Johnny Handsome received mixed reviews from critics. It holds a rating of 60% on Rotten Tomatoes based on 15 reviews.

Henriksen and Barkin were nominated by the Chicago Film Critics Association for Best Supporting Actor and Best Supporting Actress, respectively.

Siskel & Ebert gave the film "two thumbs up", favorably comparing it to "some of the best film noirs of the '40s" and praised the strong performances by a well-cast ensemble.

===Box office===
The film was a box office failure. Hill later said "the foreign reception has been good but I think that's not unexpected. Whether it would work for an American audience was always problematic. I frankly never thought it would, given what it was, because it was a film that was certainly not a feel good movie. I liked it as a piece of work."

==Soundtrack==
The soundtrack for the movie was written by Ry Cooder, with 4 of the 16 songs co-written with Jim Keltner. The music was performed by Cooder, Keltner and Steve Douglas, with occasional horn backing, arranged by Van Dyke Parks. The soundtrack was produced by Cooder.

==Home video release==
After the film's theatrical run, the film was released on videocassette and laserdisc in 1990 by International Video Entertainment. In 2002, the film was finally released on DVD, but without any bonus material and was shown in only a full frame presentation.
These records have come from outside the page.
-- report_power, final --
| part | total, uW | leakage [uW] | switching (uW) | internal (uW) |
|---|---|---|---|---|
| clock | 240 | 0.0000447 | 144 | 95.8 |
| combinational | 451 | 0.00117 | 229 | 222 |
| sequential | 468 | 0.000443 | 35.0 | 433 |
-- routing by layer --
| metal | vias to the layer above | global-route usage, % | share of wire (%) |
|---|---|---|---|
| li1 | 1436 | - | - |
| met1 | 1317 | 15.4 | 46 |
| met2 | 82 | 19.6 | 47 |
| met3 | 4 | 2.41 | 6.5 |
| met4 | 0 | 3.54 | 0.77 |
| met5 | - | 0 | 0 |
### src/rtl/fg_host_pkg.sv
package fg_host_pkg;
  typedef enum logic [1:0] {
    OP_SET  = 2'd0,
    OP_RD   = 2'd1,
    OP_WR   = 2'd2,
    OP_NONE = 2'd3
  } host_op_e;

  typedef enum logic [1:0] {
    ST_IDLE = 2'd0,
    ST_WAIT = 2'd1,
    ST_CAP  = 2'd2,
    ST_RESP = 2'd3
  } host_st_e;

  typedef struct packed {
    logic legal;
    logic is_read;
    logic toggle;
    logic lsb;
  } set_dec_t;
endpackage

### src/rtl/fg_host_decode.sv
module fg_host_decode
  import fg_host_pkg::*;
#(
  parameter int SUB_W = 3
) (
  input  logic [SUB_W-1:0] sub_i,
  input  logic             dual_mode_i,
  output set_dec_t         dec_o
);
  logic is_32, is_dual;

  always_comb begin
    is_32   = (sub_i == SUB_W'(0)) || (sub_i == SUB_W'(3));
    is_dual = (sub_i == SUB_W'(1)) || (sub_i == SUB_W'(2)) ||
              (sub_i == SUB_W'(4)) || (sub_i == SUB_W'(5));
    dec_o.legal   = dual_mode_i ? is_dual : is_32;
    dec_o.is_read = sub_i < SUB_W'(3);
    dec_o.toggle  = is_32;
    dec_o.lsb     = (sub_i == SUB_W'(2)) || (sub_i == SUB_W'(5));
  end
endmodule

### src/rtl/fg_host_pointer.sv
module fg_host_pointer #(
  parameter int ADDR_W = 17
) (
  input  logic              clk_i,
  input  logic              rst_ni,
  input  logic              load_i,
  input  logic [ADDR_W-2:0] load_upper_i,
  input  logic              load_lsb_i,
  input  logic              load_toggle_i,
  input  logic              adv_i,
  output logic [ADDR_W-1:0] ptr_o
);
  localparam int UPPER_W = ADDR_W - 1;

  logic [ADDR_W-1:0] ptr_q;
  logic              toggle_q;
  logic [ADDR_W-1:0] ptr_next;

  always_comb begin
    if (toggle_q) ptr_next = ptr_q + ADDR_W'(1);
    else          ptr_next = {ptr_q[ADDR_W-1:1] + UPPER_W'(1), ptr_q[0]};
  end

  always_ff @(posedge clk_i or negedge rst_ni) begin
    if (!rst_ni) begin
      ptr_q    <= '0;
      toggle_q <= 1'b1;
    end else if (load_i) begin
      ptr_q    <= {load_upper_i, load_lsb_i};
      toggle_q <= load_toggle_i;
    end else if (adv_i) begin
      ptr_q    <= ptr_next;
    end
  end

  assign ptr_o = ptr_q;
endmodule

### src/rtl/fg_mem_arbiter.sv
module fg_mem_arbiter #(
  parameter int ADDR_W = 17,
  parameter int DATA_W = 16
) (
  input  logic              play_req_i,
  input  logic [ADDR_W-1:0] play_addr_i,
  input  logic              host_req_i,
  input  logic              host_we_i,
  input  logic [ADDR_W-1:0] host_addr_i,
  input  logic [DATA_W-1:0] host_wdata_i,
  output logic              play_grant_o,
  output logic              host_grant_o,
  output logic              mem_en_o,
  output logic              mem_we_o,
  output logic [ADDR_W-1:0] mem_addr_o,
  output logic [DATA_W-1:0] mem_wdata_o
);
  always_comb begin
    play_grant_o = play_req_i;
    host_grant_o = host_req_i && !play_req_i;
    mem_en_o     = play_req_i || host_req_i;
    mem_we_o     = host_grant_o && host_we_i;
    mem_addr_o   = play_req_i ? play_addr_i : host_addr_i;
    mem_wdata_o  = host_wdata_i;
  end
endmodule

### src/rtl/fg_host_ptr_ctrl.sv
module fg_host_ptr_ctrl
  import fg_host_pkg::*;
#(
  parameter int ADDR_W = 17,
  parameter int DATA_W = 16,
  parameter int SUB_W  = 3
) (
  input  logic              clk_i,
  input  logic              rst_ni,
  input  logic              dual_mode_i,
  input  logic              cmd_valid_i,
  input  logic [1:0]        cmd_op_i,
  input  logic [SUB_W-1:0]  cmd_sub_i,
  input  logic [DATA_W-1:0] cmd_data_i,
  output logic              cmd_ready_o,
  output logic              cmd_done_o,
  output logic              cmd_ok_o,
  output logic [DATA_W-1:0] cmd_rdata_o,
  input  logic              play_req_i,
  input  logic [ADDR_W-1:0] play_addr_i,
  output logic              play_grant_o,
  output logic              mem_en_o,
  output logic              mem_we_o,
  output logic [ADDR_W-1:0] mem_addr_o,
  output logic [DATA_W-1:0] mem_wdata_o,
  input  logic [DATA_W-1:0] mem_rdata_i
);
  localparam int UPPER_W = ADDR_W - 1;

  host_st_e          st_q;
  host_op_e          op;
  set_dec_t          dec;
  logic              accept;
  logic              we_q;
  logic              ok_q;
  logic [DATA_W-1:0] wdata_q;
  logic [DATA_W-1:0] hreg_q;
  logic [DATA_W-1:0] resp_q;
  logic              ptr_load;
  logic              ptr_adv;
  logic [ADDR_W-1:0] ptr;
  logic              host_req;
  logic              host_grant;

  assign op     = host_op_e'(cmd_op_i);
  assign accept = cmd_valid_i && (st_q == ST_IDLE);

  fg_host_decode #(.SUB_W(SUB_W)) u_decode (
    .sub_i       (cmd_sub_i),
    .dual_mode_i (dual_mode_i),
    .dec_o       (dec)
  );

  assign ptr_load = accept && (op == OP_SET) && dec.legal;
  assign ptr_adv  = ((st_q == ST_WAIT) && host_grant && we_q) || (st_q == ST_CAP);

  fg_host_pointer #(.ADDR_W(ADDR_W)) u_pointer (
    .clk_i         (clk_i),
    .rst_ni        (rst_ni),
    .load_i        (ptr_load),
    .load_upper_i  (cmd_data_i[UPPER_W-1:0]),
    .load_lsb_i    (dec.lsb),
    .load_toggle_i (dec.toggle),
    .adv_i         (ptr_adv),
    .ptr_o         (ptr)
  );

  assign host_req = (st_q == ST_WAIT);

  fg_mem_arbiter #(.ADDR_W(ADDR_W), .DATA_W(DATA_W)) u_arb (
    .play_req_i   (play_req_i),
    .play_addr_i  (play_addr_i),
    .host_req_i   (host_req),
    .host_we_i    (we_q),
    .host_addr_i  (ptr),
    .host_wdata_i (wdata_q),
    .play_grant_o (play_grant_o),
    .host_grant_o (host_grant),
    .mem_en_o     (mem_en_o),
    .mem_we_o     (mem_we_o),
    .mem_addr_o   (mem_addr_o),
    .mem_wdata_o  (mem_wdata_o)
  );

  always_ff @(posedge clk_i or negedge rst_ni) begin
    if (!rst_ni) begin
      st_q    <= ST_IDLE;
      we_q    <= 1'b0;
      ok_q    <= 1'b0;
      wdata_q <= '0;
      hreg_q  <= '0;
      resp_q  <= '0;
    end else begin
      unique case (st_q)
        ST_IDLE: if (accept) begin
          resp_q <= '0;
          ok_q   <= 1'b1;
          unique case (op)
            OP_SET: begin
              we_q <= 1'b0;
              if (!dec.legal)       begin ok_q <= 1'b0; st_q <= ST_RESP; end
              else if (dec.is_read) st_q <= ST_WAIT;
              else                  st_q <= ST_RESP;
            end
            OP_RD: begin
              we_q   <= 1'b0;
              resp_q <= hreg_q;
              st_q   <= ST_WAIT;
            end
            OP_WR: begin
              we_q    <= 1'b1;
              wdata_q <= cmd_data_i;
              st_q    <= ST_WAIT;
            end
            default: begin
              ok_q <= 1'b0;
              st_q <= ST_RESP;
            end
          endcase
        end
        ST_WAIT: if (host_grant) st_q <= we_q ? ST_RESP : ST_CAP;
        ST_CAP: begin
          hreg_q <= mem_rdata_i;
          st_q   <= ST_RESP;
        end
        default: st_q <= ST_IDLE;
      endcase
    end
  end

  assign cmd_ready_o = (st_q == ST_IDLE);
  assign cmd_done_o  = (st_q == ST_RESP);
  assign cmd_ok_o    = cmd_done_o && ok_q;
  assign cmd_rdata_o = resp_q;
endmodule

### config.mk
export PLATFORM = sky130hd
export DESIGN_NAME = fg_host_ptr_ctrl
export DESIGN_NICKNAME = d
export VERILOG_FILES = /design/src/rtl/fg_host_pkg.sv /design/src/rtl/fg_host_decode.sv /design/src/rtl/fg_host_pointer.sv /design/src/rtl/fg_mem_arbiter.sv /design/src/rtl/fg_host_ptr_ctrl.sv
export SDC_FILE = /design/constraint.sdc
export NUM_CORES = 1
export LEC_CHECK = 0
export CORE_MARGIN = 1.5
export CORE_UTILIZATION = 42
export CTS_BUF_LIST = sky130_fd_sc_hd__clkbuf_8
export CTS_CLUSTER_SIZE = 28
export DETAILED_ROUTE_END_ITERATION = 7
export PLACE_DENSITY = 0.81
export SYNTH_ARGS = -nofsm -noshare
export SYNTH_HDL_FRONTEND = slang
export SYNTH_SLANG_ARGS = --single-unit
### constraint.sdc
create_clock -name clk_i -period 2.4 [get_ports clk_i]
set_clock_uncertainty 0.05 [all_clocks]
set_input_delay 0.24 -clock clk_i [delete_from_list [all_inputs] [get_ports clk_i]]
set_output_delay 0.24 -clock clk_i [all_outputs]
set_load 0.05 [all_outputs]
==> summary.md <==
| Metric | Value |
|---|---|
| Synth cell count leaders | `dfrtp_1, nand2_1, mux2_2, o21ai_0, ha_1` |
| Setup TNS Final | `0 ps` |
| Syn nets | `394` |
| Vias post-DR | `2,758` |
| Leak | `0.00210 uW` |
| Worst r2r path cells | `7` |
| Maxcap violations | `0` |
| Max Freq | `0.439 GHz` |
| Clk_lat worst skew | `340 ps` |
| Number of synthesized flops with an enable pin | `0` |
| First-pass GRT wire length | `12,400 um` |
| Post-cts resize count | `0` |
| Final std cells w/o fill | `550` |
| Detailed Route Iter0 Violations | `48` |
| Vias in the first global route | `2,688` |
| Synthesized cell area | `3520 um^2` |
| CP max stage cell | `clkdlybuf4s50_1` |
| Core area | `8180 um^2` |
| Synth top area cells | `dfrtp_1, mux2_2, nand2_1, o21ai_0, ha_1` |
| Starting Density | `43.0%` |
| Initial antenna violation count | `0` |
| Syn_area_per_cell | `10.9 um^2` |
| Worst endpoint data arrival time | `1990 ps` |
| Register area share after synthesis | `49.8%` |
| Nets@finish | `510` |
| IO buf count | `113` |
| H-tree levels | `3` |
| # setup viols final | `0` |
| Status | `finished, final reports clean` |
| Hold Path Class | `input pin to asynchronous set/reset pin` |
| Tmin final | `2280 ps` |
| GPL Wtd Cong | `0.810` |
| Crit-path cells | `inv_1 > ha_1 > clkdlybuf4s50_1` |
| Global route total overflow | `0` |
| Drc violations | `0` |
| FF+latch count, synth | `70` |
| Clk slew on worst S/H paths | `70 ps` |
| Worst-path fanout max | `7` |
| Yosys warnings | `0` |
| Final worst-path cycle share | `94.9%` |
| Detailed-route wire length per cell | `14.2 um` |
| Die ar. | `8930 um^2` |
| Cts hold-fix bufs | `1` |
| Area share of the largest cell type after synthesis | `49.1%` |
| Placed cell count | `533` |
| WP data required | `2110 ps` |
| Post-CTS setup buffer count | `0` |
| Area delta synth->final | `42.1%` |
| Max Slew Vio Count | `0` |
| Critical path class | `flop to primary output` |
| Inserted Clock Buffers | `9` |
| DRT Pass-1 Iters | `4` |
| # rows | `33` |
| Chip height | `94.5 um` |
| CP endpoint kind | `primary output` |
| Cells after synthesis | `324` |
| VDD IR max | `0.740 mV` |
| Via/cell ratio | `5.01` |
| PD cells | `1310 nW/um^2` |
| HPWL after DPL | `5930 um` |
| CTS tree | `built` |
| Count leader, synth | `dfrtp_1` |
| Routed wire length | `7800 um` |
| Placed standard-cell area | `4790 um^2` |
| Clock Path Buffers | `2` |
| Final Hold Viols | `0` |
| Antenna Nets Post-Route | `0` |
| Critical Path Start Type | `flop` |
| Fillers | `680` |
| Actual slew at the worst max-slew pin | `561 ps` |
| Unique masters post-synth | `43` |
| Largest net degree at the start of global routing | `37` |
| Top FF cell, synth | `dfrtp_1` |
| DIE WIDTH | `94.5 um` |
| Asr flop ratio synth | `100%` |
| Share of layout cells above drive strength 1 | `24.0%` |
| Synth area leader | `dfrtp_1` |
| CP peak stage delay | `860 ps` |
| Fin area | `5000 um^2` |
| Clock sinks | `70` |
| RSZ-0062 raised after global routing | `false` |
| Antenna diodes | `0` |
| # IOs | `114` |
| Slew headroom | `62.6%` |
| Gr usage total | `18.1%` |
| CTS Root Cell | `clkbuf_8` |
-- layout by cell type, fill, tap and decap left out, drive strengths merged, types with 2 or more instances in the layout --
cell type      instances
a211oi                 2
a21oi                  5
a31oi                  3
buf                   30
clkbuf                12
clkdlybuf4s50         92
clkinvlp               4
dfrtp                 69
ha                    11
inv                    9
mux2                  54
nand2                 55
nand2b                 2
nand3                  6
nand4                  4
nor2                  10
nor2b                  4
nor3                   2
nor3b                  2
nor4                   2
o21ai                 33
o31ai                  3
xnor2                  8
xor2                   8
-- worst max-delay path: cells and delay by family, from the launching register on --
kind	cells	cell delay, ps
adders and majority gates	1	280
DFF	1	420
buffers and inverters	2	950
-- final timing paths --
path | from | slack (ps) | end
min in group clk_i | cmd_data_i[15] | 430 | u_pointer.ptr_o[16]
worst min register to register | cmd_rdata_o[1] | 430 | cmd_rdata_o[1]
max in group asynchronous | rst_ni | 1380 | u_pointer.ptr_o[5]
worst min-delay path | rst_ni | 320 | wdata_q[14]
worst max-delay path | st_q[0] | 120 | cmd_ready_o
worst max register to register | st_q[1] | 360 | u_pointer.ptr_o[14]
-- sequential cells by signal, indices dropped and copies added (netlist names) --
name                count
st_q                    2
hreg_q                 16
ok_q                    1
u_pointer.ptr_o        17
u_pointer.toggle_q      1
cmd_rdata_o            16
wdata_q                16
we_q                    1
-- cells by family after synthesis --
group	Yosys count	synth area share (%)
AOI/OAI and AO/OA	50	8.29
xor gates and xnor gates	16	3.98
adders and majority gates	11	3.91
buffers and inverters	27	3.42
DFF	70	49.8
muxes	55	17.6
and+or+nand+nor	95	13.0
-- through the flow --
step	setup WS [ps]	power, uW	util (%)	hold WS (ps)
after CTS	97.5	6590	61.1	306
after global routing	4.27	6920	61.1	345
after floorplan	267	4500	-	-106
after global placement	172	5570	58.6	130
final	122	6520	61.1	322
after detailed placement	139	5660	58.6	131
-- layout make-up --
cell class	instances	area [um^2]	share of cell area (%)
tap	105	131	2.63
clock inverter	4	30.0	0.601
multi-input combinational	227	1640	32.9
clock buffer	12	165	3.30
timing repair buffer	123	1240	24.8
sequential	70	1750	35.1
inverter	9	33.8	0.676
-- layer usage --
metal	share of wire, %	GRT usage [%]	vias up
met5	0	0	-
li1	-	-	1349
met3	10	5.56	8
met2	47	31.1	114
met1	42	21.4	1287
met4	1.1	6.47	0
-- power breakdown --
part           switching, uW  internal, uW  total (uW)
registers                430          1750        2180
logic                   2070          1370        3440
clock network            439           459         899
Note: power is estimated with default switching activity, not from simulation.
==> src/rtl/pwtx_pkg.sv <==
package pwtx_pkg;

  localparam int COLOR_W = 24;
  localparam int TIM_W   = 27;
  localparam int PH_W    = 6;

  // field positions inside the packed timing word
  localparam int ONE_HI_LSB  = 21;
  localparam int ONE_LO_LSB  = 16;
  localparam int ZERO_HI_LSB = 6;
  localparam int ZERO_LO_LSB = 0;

  typedef enum logic [2:0] {
    ST_IDLE  = 3'd0,
    ST_FETCH = 3'd1,
    ST_HIGH  = 3'd2,
    ST_LOW   = 3'd3,
    ST_LATCH = 3'd4
  } tx_state_e;

  function automatic logic [PH_W-1:0] high_len(input logic [TIM_W-1:0] t, input logic b);
    if (b) high_len = t[ONE_HI_LSB +: 6];
    else   high_len = {1'b0, t[ZERO_HI_LSB +: 5]};
  endfunction

  function automatic logic [PH_W-1:0] low_len(input logic [TIM_W-1:0] t, input logic b);
    if (b) low_len = {1'b0, t[ONE_LO_LSB +: 5]};
    else   low_len = t[ZERO_LO_LSB +: 6];
  endfunction

endpackage

==> src/rtl/pwtx_order.sv <==
module pwtx_order #(
  parameter int CH_W = 8
) (
  input  logic [2:0]        fmt,
  input  logic [3*CH_W-1:0] color_in,
  output logic [3*CH_W-1:0] color_out
);

  logic [CH_W-1:0] ch [3];

  for (genvar g = 0; g < 3; g++) begin : g_split
    assign ch[g] = color_in[(2-g)*CH_W +: CH_W];
  end

  always_comb begin
    unique case (fmt)
      3'd1:    color_out = {ch[0], ch[2], ch[1]};
      3'd2:    color_out = {ch[1], ch[0], ch[2]};
      3'd3:    color_out = {ch[1], ch[2], ch[0]};
      3'd4:    color_out = {ch[2], ch[0], ch[1]};
      3'd5:    color_out = {ch[2], ch[1], ch[0]};
      default: color_out = {ch[0], ch[1], ch[2]};
    endcase
  end

endmodule

==> src/rtl/pwtx_downcnt.sv <==
module pwtx_downcnt #(
  parameter int W = 6
) (
  input  logic         clk,
  input  logic         rst_n,
  input  logic         load,
  input  logic [W-1:0] load_val,
  input  logic         en,
  output logic         last
);

  logic [W-1:0] cnt_q, cnt_d;
  logic         cnt_en;

  assign last   = (cnt_q <= W'(1));
  assign cnt_en = load | (en & ~last);

  always_comb begin
    cnt_d = cnt_q;
    if (load)        cnt_d = load_val;
    else if (cnt_en) cnt_d = cnt_q - 1'b1;
  end

  always_ff @(posedge clk or negedge rst_n) begin
    if (!rst_n)      cnt_q <= '0;
    else if (cnt_en) cnt_q <= cnt_d;
  end


  step_down_chk: assert property (@(posedge clk) disable iff (!rst_n)
    ($past(en) && !$past(load) && !$past(last)) |-> (cnt_q == $past(cnt_q) - 1'b1));


  hold_chk: assert property (@(posedge clk) disable iff (!rst_n)
    (!$past(load) && !$past(en)) |-> $stable(cnt_q));

endmodule
File: src/rtl/cam_bus_pkg.sv
package cam_bus_pkg;

    localparam int DATA_W = 16;
    localparam int ADDR_W = 3;
    localparam int SPD_W  = 6;
    localparam int CTRL_W = 6;

    // control register bit positions (lines are active low)
    localparam int CB_EC  = 0;
    localparam int CB_CM  = 1;
    localparam int CB_W   = 2;
    localparam int CB_E   = 3;
    localparam int CB_MAN = 4;
    localparam int CB_SEL = 5;

    localparam logic [ADDR_W-1:0] RA_CTRL  = 3'd0;
    localparam logic [ADDR_W-1:0] RA_DATA  = 3'd1;
    localparam logic [ADDR_W-1:0] RA_STLO  = 3'd2;
    localparam logic [ADDR_W-1:0] RA_STHI  = 3'd3;
    localparam logic [ADDR_W-1:0] RA_SPEED = 3'd4;

    localparam logic [SPD_W-1:0] SPD_SLOW = 6'h27;
    localparam logic [SPD_W-1:0] SPD_MID  = 6'h25;
    localparam logic [SPD_W-1:0] SPD_FAST = 6'h20;

    typedef enum logic [1:0] {
        SQ_IDLE   = 2'd0,
        SQ_SETUP  = 2'd1,
        SQ_STROBE = 2'd2,
        SQ_HOLD   = 2'd3
    } seq_state_t;

    function automatic logic speed_ok(input logic [SPD_W-1:0] code);
        return (code == SPD_SLOW) || (code == SPD_MID) || (code == SPD_FAST);
    endfunction

endpackage

File: src/rtl/cam_host_regs.sv
module cam_host_regs
    import cam_bus_pkg::*;
#(
    parameter int DW = DATA_W,
    parameter int AW = ADDR_W,
    parameter int SW = SPD_W,
    parameter int CW = CTRL_W
) (
    input  logic          clk,
    input  logic          rst_n,
    input  logic [AW-1:0] hst_addr,
    input  logic          hst_we,
    input  logic [DW-1:0] hst_wdata,
    output logic [DW-1:0] hst_rdata,
    input  logic [DW-1:0] cam_d_in,
    output logic [CW-1:0] ctrl_q,
    output logic          man_en_d,
    output logic [DW-1:0] data_q,
    output logic [SW-1:0] speed_q
);

    localparam int NHALF = 2;

    logic [CW-1:0] ctrl_r;
    logic [DW-1:0] data_r;
    logic [SW-1:0] speed_r;
    logic [DW-1:0] stat_r [NHALF];
    logic          e_q, w_q, man_q;
    logic          wr_ctrl, wr_data, wr_speed, capture;

    assign wr_ctrl  = hst_we && (hst_addr == RA_CTRL);
    assign wr_data  = hst_we && (hst_addr == RA_DATA);
    assign wr_speed = hst_we && (hst_addr == RA_SPEED) && speed_ok(hst_wdata[SW-1:0]);
    assign man_en_d = wr_ctrl ? hst_wdata[CB_MAN] : ctrl_r[CB_MAN];

    // rising chip enable after a manual read strobe
    assign capture = ctrl_r[CB_MAN] && man_q && ctrl_r[CB_E] && !e_q && w_q;

    always_ff @(posedge clk or negedge rst_n) begin
        if (!rst_n) begin
            ctrl_r  <= '0;
            data_r  <= '0;
            speed_r <= SPD_SLOW;
            e_q     <= 1'b1;
            w_q     <= 1'b1;
            man_q   <= 1'b0;
        end else begin
            if (wr_ctrl)  ctrl_r  <= hst_wdata[CW-1:0];
            if (wr_data)  data_r  <= hst_wdata;
            if (wr_speed) speed_r <= hst_wdata[SW-1:0];
            e_q   <= ctrl_r[CB_E];
            w_q   <= ctrl_r[CB_W];
            man_q <= ctrl_r[CB_MAN];
        end
    end

    for (genvar g = 0; g < NHALF; g++) begin : g_stat
        always_ff @(posedge clk or negedge rst_n) begin
            if (!rst_n)
                stat_r[g] <= '0;
            else if (capture && (ctrl_r[CB_SEL] == 1'(g)))
                stat_r[g] <= cam_d_in;
        end
    end

    always_comb begin
        hst_rdata = '0;
        case (hst_addr)
            RA_CTRL:  hst_rdata = DW'(ctrl_r);
            RA_DATA:  hst_rdata = data_r;
            RA_STLO:  hst_rdata = stat_r[0];
            RA_STHI:  hst_rdata = stat_r[1];
            RA_SPEED: hst_rdata = DW'(speed_r);
            default:  hst_rdata = '0;
        endcase
    end

    assign ctrl_q  = ctrl_r;
    assign data_q  = data_r;
    assign speed_q = speed_r;

    // only legal speed codes are ever held
    a_r6_speed_legal: assert property (@(posedge clk) disable iff (!rst_n)
        speed_ok(speed_r));

    // a status half changes only at a capture edge
    a_r5_status_stable: assert property (@(posedge clk) disable iff (!rst_n)
        !capture |=> ($stable(stat_r[0]) && $stable(stat_r[1])));

endmodule

File: src/rtl/cam_auto_seq.sv
module cam_auto_seq
    import cam_bus_pkg::*;
#(
    parameter int DW = DATA_W,
    parameter int SW = SPD_W
) (
    input  logic          clk,
    input  logic          rst_n,
    input  logic          man_en_d,
    input  logic [SW-1:0] speed,
    input  logic          req,
    input  logic          cmd,
    input  logic          wr,
    input  logic [DW-1:0] data_in,
    output logic [3:0]    seq_lines,
    output logic [DW-1:0] seq_d,
    output logic          seq_oe,
    output logic          busy,
    output logic          done
);

    seq_state_t    state_r, state_n;
    logic [SW-1:0] cnt_r;
    logic          cmd_r, wr_r;
    logic [DW-1:0] data_r;

    // state register
    always_ff @(posedge clk or negedge rst_n) begin
        if (!rst_n) state_r <= SQ_IDLE;
        else        state_r <= state_n;
    end

    // strobe counter and request latch
    always_ff @(posedge clk or negedge rst_n) begin
        if (!rst_n) begin
            cnt_r  <= '0;
            cmd_r  <= 1'b0;
            wr_r   <= 1'b0;
            data_r <= '0;
        end else begin
            if (state_r == SQ_IDLE && req && !man_en_d) begin
                cmd_r  <= cmd;
                wr_r   <= wr;
                data_r <= data_in;
            end
            if (state_r == SQ_SETUP)
                cnt_r <= speed - SW'(1);
            else if (state_r == SQ_STROBE && cnt_r != '0)
                cnt_r <= cnt_r - SW'(1);
        end
    end

    // next state
    always_comb begin
        state_n = state_r;
        if (man_en_d) begin
            state_n = SQ_IDLE;
        end else begin
            unique case (state_r)
                SQ_IDLE:   if (req) state_n = SQ_SETUP;
                SQ_SETUP:  state_n = SQ_STROBE;
                SQ_STROBE: if (cnt_r == '0) state_n = SQ_HOLD;
                SQ_HOLD:   state_n = SQ_IDLE;
            endcase
        end
    end

    // outputs, lines ordered {e, w, cm, ec}
    always_comb begin
        seq_lines = 4'b1111;
        seq_oe    = 1'b0;
        seq_d     = data_r;
        busy      = 1'b1;
        done      = 1'b0;
        unique case (state_r)
            SQ_IDLE: begin
                busy = 1'b0;
            end
            SQ_SETUP: begin
                seq_lines = {1'b1, ~wr_r, ~cmd_r, 1'b0};
            end
            SQ_STROBE: begin
                seq_lines = {1'b0, ~wr_r, ~cmd_r, 1'b0};
                seq_oe    = wr_r;
            end
            SQ_HOLD: begin
                seq_lines = {1'b1, ~wr_r, ~cmd_r, 1'b0};
                done      = 1'b1;
            end
        endcase
    end

    // manual mode leaves the sequencer idle
    a_r8_idle_under_manual: assert property (@(posedge clk) disable iff (!rst_n)
        man_en_d |=> (state_r == SQ_IDLE));

    // the hold cycle only follows a strobe
    a_r7_hold_after_strobe: assert property (@(posedge clk) disable iff (!rst_n)
        (state_r == SQ_HOLD) |-> ($past(state_r) == SQ_STROBE));

    // a strobe is entered only from setup
    a_r7_strobe_entry: assert property (@(posedge clk) disable iff (!rst_n)
        (state_r == SQ_STROBE && $past(state_r) != SQ_STROBE) |-> ($past(state_r) == SQ_SETUP));

endmodule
In 2010 the film was released on Blu-ray through Lions Gate Entertainment in its original widescreen presentation.

==Legacy==
In 2008, Slant Magazine published a review of the Mickey Rourke film The Wrestler which commented on the similarities between that and Johnny Handsome:

There is a moment, early on in the film, when he staggers down the street, through a bleak New Jersey morning, a great hulk of a man, too big for his clothes. His face looks battered and puffy, and suddenly, out of nowhere, I got an acute and clear memory of his performance as the deformed criminal in 1989's Johnny Handsome. In the opening shots of that film, "Johnny Handsome" skulks down the street; his face has a ballooning forehead, a bulbous nose, a cleft palate. We know it is Mickey Rourke because he is the star of the film, but we cannot tell it is him. The story of that film, of "Johnny Handsome" getting an operation on his face that leaves him looking like, well, a young and handsome Mickey Rourke, is the reverse of what we have seen happen in Mickey Rourke's real life. It is one of those odd art-meeting-biography truths. In The Wrestler, Mickey Rourke's actual face looks like the makeup-job he had done in that movie almost 20 years ago, and it's a strange, tragic thing to contemplate.